Action item: Set down exactly the lines below, starting at the one that contains "path: rem_r[4]$_DFFE_PP_ (unchanged)" and ending at the one that contains "(was 0.08 ns)", with both of those lines included and nothing else.
START Source material
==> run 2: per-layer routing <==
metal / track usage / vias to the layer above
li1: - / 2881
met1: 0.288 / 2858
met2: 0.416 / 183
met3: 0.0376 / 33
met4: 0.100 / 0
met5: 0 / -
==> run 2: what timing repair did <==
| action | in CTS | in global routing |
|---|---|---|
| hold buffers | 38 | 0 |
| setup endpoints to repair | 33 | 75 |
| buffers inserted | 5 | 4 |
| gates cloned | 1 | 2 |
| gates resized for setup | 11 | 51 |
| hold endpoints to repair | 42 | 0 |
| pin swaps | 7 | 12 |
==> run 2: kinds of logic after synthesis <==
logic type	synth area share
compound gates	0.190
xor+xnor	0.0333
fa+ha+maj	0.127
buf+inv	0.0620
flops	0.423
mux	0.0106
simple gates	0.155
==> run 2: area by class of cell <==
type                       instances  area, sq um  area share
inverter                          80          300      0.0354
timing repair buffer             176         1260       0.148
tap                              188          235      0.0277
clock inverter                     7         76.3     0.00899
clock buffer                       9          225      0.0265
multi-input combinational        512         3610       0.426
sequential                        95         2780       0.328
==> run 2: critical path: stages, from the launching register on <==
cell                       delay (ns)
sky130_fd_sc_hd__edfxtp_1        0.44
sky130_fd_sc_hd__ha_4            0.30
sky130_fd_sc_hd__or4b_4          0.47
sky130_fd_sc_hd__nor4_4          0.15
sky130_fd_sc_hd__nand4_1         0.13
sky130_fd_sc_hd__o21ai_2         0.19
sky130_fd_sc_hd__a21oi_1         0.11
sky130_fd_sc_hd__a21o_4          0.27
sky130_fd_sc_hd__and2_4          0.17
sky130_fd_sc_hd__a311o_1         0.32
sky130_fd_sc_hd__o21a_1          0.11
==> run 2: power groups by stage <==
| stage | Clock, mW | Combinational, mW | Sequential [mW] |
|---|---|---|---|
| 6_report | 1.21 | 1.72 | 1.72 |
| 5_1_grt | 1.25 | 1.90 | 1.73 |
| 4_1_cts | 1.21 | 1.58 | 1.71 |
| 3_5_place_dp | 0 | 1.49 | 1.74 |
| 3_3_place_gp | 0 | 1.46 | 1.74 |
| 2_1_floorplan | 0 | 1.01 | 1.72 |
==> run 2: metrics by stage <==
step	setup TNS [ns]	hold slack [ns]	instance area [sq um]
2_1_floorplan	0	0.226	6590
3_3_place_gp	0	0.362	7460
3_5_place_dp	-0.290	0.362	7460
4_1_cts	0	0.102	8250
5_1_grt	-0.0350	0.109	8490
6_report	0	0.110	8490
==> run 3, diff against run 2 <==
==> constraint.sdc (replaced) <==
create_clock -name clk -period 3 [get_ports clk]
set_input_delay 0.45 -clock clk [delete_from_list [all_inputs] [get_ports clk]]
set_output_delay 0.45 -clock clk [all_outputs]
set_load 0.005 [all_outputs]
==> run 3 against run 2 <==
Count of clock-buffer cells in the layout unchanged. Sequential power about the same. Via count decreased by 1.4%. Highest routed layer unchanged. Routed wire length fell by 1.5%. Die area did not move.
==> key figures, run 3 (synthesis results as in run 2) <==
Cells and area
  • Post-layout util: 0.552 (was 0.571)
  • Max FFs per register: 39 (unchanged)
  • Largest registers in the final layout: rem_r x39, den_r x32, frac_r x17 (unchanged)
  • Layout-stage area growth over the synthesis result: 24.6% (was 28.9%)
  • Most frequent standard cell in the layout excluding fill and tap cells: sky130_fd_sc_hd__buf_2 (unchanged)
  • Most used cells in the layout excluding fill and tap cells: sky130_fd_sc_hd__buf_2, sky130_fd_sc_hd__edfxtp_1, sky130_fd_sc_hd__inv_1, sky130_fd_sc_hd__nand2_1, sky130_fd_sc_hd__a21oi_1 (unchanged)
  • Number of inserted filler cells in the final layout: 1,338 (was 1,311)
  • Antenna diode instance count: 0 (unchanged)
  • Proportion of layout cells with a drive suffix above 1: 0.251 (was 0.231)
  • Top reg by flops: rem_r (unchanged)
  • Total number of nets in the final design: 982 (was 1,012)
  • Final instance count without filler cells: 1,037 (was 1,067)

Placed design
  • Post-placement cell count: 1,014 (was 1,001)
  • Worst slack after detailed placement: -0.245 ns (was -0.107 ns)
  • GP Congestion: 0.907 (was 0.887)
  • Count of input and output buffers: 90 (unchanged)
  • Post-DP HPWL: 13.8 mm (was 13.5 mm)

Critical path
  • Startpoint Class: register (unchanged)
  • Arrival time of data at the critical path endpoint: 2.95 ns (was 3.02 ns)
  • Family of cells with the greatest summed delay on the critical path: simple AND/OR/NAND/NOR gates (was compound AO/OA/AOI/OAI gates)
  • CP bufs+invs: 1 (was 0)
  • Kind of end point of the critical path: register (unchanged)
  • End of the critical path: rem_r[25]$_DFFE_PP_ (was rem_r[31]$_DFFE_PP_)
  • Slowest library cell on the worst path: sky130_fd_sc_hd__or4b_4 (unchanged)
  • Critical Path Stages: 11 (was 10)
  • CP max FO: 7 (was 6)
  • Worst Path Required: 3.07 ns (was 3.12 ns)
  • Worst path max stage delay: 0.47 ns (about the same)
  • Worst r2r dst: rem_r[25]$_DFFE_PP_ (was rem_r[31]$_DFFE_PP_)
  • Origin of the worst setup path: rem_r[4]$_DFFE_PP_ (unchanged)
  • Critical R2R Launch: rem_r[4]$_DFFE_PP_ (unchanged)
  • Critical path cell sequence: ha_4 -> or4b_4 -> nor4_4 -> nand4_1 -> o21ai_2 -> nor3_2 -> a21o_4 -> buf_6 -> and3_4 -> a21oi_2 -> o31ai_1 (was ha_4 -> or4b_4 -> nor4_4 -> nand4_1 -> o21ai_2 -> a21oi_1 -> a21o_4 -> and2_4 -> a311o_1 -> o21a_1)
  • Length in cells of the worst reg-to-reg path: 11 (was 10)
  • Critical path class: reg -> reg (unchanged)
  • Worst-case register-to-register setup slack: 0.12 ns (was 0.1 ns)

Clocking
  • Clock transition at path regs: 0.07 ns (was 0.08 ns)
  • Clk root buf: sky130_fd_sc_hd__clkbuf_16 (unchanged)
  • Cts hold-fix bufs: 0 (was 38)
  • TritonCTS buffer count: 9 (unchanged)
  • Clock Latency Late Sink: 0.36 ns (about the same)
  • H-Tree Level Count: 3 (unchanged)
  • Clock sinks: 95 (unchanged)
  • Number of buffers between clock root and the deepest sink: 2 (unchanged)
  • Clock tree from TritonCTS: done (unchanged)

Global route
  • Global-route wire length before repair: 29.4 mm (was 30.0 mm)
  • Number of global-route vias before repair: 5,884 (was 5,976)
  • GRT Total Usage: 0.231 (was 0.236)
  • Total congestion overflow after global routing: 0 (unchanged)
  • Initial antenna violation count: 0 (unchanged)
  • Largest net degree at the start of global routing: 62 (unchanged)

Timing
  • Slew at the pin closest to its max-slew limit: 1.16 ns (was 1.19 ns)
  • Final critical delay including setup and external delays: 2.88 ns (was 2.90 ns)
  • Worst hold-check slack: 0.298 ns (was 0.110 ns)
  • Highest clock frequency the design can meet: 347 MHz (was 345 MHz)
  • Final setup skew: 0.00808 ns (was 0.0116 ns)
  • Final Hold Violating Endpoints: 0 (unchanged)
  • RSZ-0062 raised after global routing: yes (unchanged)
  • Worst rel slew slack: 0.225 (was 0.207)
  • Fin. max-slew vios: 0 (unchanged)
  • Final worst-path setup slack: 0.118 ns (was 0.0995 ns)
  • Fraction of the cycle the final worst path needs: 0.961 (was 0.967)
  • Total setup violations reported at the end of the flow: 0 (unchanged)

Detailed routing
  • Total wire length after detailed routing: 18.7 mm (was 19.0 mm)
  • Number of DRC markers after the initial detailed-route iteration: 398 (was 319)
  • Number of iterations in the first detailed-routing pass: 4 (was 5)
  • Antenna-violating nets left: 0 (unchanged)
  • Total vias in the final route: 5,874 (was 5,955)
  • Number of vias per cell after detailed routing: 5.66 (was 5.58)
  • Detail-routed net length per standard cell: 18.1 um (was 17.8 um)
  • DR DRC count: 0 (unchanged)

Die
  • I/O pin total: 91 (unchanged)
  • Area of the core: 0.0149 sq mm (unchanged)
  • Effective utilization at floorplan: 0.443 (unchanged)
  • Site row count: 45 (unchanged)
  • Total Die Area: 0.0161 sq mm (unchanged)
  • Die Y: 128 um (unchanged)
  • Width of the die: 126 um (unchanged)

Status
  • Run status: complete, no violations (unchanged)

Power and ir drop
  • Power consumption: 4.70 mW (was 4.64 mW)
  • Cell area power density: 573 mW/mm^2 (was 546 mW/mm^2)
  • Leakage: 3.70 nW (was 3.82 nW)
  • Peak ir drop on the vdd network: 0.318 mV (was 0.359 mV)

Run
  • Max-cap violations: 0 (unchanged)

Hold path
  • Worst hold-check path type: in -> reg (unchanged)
END Source material
Written solution:
  • Origin of the worst setup path: rem_r[4]$_DFFE_PP_ (unchanged)
  • Critical R2R Launch: rem_r[4]$_DFFE_PP_ (unchanged)
  • Critical path cell sequence: ha_4 -> or4b_4 -> nor4_4 -> nand4_1 -> o21ai_2 -> nor3_2 -> a21o_4 -> buf_6 -> and3_4 -> a21oi_2 -> o31ai_1 (was ha_4 -> or4b_4 -> nor4_4 -> nand4_1 -> o21ai_2 -> a21oi_1 -> a21o_4 -> and2_4 -> a311o_1 -> o21a_1)
  • Length in cells of the worst reg-to-reg path: 11 (was 10)
  • Critical path class: reg -> reg (unchanged)
  • Worst-case register-to-register setup slack: 0.12 ns (was 0.1 ns)

Clocking
  • Clock transition at path regs: 0.07 ns (was 0.08 ns)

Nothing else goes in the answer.